Problem description. Those lines of the records that contain "netlist" are to be located and copied.
* * * * *
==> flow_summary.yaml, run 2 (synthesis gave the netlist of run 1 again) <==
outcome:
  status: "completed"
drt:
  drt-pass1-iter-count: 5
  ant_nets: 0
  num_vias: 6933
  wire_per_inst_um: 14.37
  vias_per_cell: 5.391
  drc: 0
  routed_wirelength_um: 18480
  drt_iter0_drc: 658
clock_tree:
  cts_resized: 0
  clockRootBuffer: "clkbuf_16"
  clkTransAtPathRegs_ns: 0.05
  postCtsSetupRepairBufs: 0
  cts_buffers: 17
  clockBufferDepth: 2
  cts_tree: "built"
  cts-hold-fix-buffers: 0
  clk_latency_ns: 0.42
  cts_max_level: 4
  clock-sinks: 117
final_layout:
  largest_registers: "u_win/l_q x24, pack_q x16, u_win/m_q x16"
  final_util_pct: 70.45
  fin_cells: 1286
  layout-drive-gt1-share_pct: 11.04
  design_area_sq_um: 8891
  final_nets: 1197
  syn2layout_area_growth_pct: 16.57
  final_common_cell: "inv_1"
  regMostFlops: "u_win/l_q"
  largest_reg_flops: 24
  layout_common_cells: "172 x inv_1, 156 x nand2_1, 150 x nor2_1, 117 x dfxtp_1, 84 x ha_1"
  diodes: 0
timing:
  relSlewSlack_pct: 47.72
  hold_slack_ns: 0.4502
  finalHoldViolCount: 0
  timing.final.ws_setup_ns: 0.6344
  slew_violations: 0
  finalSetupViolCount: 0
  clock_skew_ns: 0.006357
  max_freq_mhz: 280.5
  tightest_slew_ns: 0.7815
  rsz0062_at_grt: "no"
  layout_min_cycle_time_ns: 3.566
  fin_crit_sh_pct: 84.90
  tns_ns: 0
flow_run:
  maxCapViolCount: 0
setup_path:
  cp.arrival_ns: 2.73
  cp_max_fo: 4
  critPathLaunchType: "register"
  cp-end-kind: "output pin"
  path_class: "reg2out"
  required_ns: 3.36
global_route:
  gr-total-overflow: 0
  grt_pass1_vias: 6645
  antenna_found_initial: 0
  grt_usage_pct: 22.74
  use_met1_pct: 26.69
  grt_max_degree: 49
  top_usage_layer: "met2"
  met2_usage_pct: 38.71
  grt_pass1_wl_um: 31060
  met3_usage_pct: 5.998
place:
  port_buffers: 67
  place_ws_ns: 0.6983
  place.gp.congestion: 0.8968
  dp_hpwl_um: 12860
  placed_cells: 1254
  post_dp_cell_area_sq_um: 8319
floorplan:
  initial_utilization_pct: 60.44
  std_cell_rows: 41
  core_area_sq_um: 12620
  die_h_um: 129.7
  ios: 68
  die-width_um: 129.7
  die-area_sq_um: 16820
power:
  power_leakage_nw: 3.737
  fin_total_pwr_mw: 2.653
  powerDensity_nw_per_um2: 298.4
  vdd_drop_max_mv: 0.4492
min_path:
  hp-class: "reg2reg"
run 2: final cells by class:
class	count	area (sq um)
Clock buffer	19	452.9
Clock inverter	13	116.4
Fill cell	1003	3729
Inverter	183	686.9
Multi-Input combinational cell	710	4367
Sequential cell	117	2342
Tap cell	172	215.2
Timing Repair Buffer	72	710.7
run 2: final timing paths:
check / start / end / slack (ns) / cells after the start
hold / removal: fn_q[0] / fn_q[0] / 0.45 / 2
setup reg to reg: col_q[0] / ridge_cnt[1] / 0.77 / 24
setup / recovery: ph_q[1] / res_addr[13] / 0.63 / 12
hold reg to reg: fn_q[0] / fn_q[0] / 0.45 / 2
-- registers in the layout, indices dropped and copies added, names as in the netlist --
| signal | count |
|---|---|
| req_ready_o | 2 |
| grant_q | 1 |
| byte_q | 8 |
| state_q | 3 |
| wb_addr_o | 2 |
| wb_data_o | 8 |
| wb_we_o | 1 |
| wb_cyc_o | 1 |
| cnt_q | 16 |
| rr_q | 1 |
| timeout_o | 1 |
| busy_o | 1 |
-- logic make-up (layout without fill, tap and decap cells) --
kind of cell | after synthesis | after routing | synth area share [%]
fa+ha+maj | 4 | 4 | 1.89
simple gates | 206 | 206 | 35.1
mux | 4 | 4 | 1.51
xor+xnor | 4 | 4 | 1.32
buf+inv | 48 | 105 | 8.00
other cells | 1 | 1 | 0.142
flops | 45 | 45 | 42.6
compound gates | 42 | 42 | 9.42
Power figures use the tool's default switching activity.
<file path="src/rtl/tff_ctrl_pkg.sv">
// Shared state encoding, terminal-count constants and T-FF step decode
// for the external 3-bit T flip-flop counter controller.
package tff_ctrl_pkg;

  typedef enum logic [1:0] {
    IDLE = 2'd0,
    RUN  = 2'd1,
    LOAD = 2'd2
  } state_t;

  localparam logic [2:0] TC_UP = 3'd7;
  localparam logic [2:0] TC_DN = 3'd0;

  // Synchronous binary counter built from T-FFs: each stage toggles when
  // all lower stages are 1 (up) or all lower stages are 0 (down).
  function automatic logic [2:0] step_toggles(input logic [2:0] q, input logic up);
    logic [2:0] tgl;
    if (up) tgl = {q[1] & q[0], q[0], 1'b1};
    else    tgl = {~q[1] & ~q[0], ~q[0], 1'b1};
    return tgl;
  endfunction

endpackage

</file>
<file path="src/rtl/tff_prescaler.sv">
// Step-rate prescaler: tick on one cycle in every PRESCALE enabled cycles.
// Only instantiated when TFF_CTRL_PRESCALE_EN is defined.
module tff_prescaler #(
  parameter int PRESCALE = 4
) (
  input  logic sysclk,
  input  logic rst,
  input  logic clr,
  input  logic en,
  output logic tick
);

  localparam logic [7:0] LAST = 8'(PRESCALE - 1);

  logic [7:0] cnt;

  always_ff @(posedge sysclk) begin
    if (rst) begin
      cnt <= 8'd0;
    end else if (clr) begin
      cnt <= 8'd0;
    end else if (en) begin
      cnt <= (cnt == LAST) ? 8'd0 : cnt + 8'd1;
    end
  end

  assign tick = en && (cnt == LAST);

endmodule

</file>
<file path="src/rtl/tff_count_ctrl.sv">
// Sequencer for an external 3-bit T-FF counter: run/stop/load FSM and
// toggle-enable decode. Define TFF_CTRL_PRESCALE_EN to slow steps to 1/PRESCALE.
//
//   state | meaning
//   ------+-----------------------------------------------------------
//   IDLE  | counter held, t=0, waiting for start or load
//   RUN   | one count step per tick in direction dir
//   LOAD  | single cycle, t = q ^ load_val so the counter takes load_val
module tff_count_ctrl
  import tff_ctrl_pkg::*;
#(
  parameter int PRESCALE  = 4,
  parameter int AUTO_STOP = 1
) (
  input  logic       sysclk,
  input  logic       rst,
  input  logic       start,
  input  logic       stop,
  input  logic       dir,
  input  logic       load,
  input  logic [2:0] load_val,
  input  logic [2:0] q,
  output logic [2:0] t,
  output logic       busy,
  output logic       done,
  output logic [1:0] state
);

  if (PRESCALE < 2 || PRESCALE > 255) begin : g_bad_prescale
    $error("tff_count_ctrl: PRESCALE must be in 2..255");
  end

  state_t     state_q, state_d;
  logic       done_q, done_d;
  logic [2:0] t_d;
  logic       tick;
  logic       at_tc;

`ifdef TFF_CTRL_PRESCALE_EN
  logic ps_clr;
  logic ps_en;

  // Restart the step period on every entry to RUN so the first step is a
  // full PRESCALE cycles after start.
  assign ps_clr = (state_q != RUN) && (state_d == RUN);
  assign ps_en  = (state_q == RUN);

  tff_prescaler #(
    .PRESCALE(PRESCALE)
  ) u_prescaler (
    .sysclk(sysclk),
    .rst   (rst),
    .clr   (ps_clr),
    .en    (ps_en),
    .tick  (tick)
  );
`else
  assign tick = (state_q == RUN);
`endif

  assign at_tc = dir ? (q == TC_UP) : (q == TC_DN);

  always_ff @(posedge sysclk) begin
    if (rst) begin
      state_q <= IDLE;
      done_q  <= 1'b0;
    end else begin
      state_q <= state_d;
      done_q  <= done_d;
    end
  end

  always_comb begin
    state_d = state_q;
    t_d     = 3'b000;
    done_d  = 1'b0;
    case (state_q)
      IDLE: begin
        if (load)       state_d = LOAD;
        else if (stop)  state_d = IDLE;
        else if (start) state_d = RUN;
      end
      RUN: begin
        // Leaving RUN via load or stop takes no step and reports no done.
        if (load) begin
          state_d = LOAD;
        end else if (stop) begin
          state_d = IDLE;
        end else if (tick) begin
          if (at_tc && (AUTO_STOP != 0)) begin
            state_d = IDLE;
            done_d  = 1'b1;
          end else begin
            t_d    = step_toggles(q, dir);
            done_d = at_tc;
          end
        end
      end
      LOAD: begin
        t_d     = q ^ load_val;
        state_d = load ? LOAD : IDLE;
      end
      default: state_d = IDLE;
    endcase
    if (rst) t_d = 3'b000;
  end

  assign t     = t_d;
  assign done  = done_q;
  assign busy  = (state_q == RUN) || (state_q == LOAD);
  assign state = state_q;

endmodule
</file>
* * * * *
Answer space.
==> flow_summary.yaml, run 2 (synthesis gave the netlist of run 1 again) <==
-- registers in the layout, indices dropped and copies added, names as in the netlist --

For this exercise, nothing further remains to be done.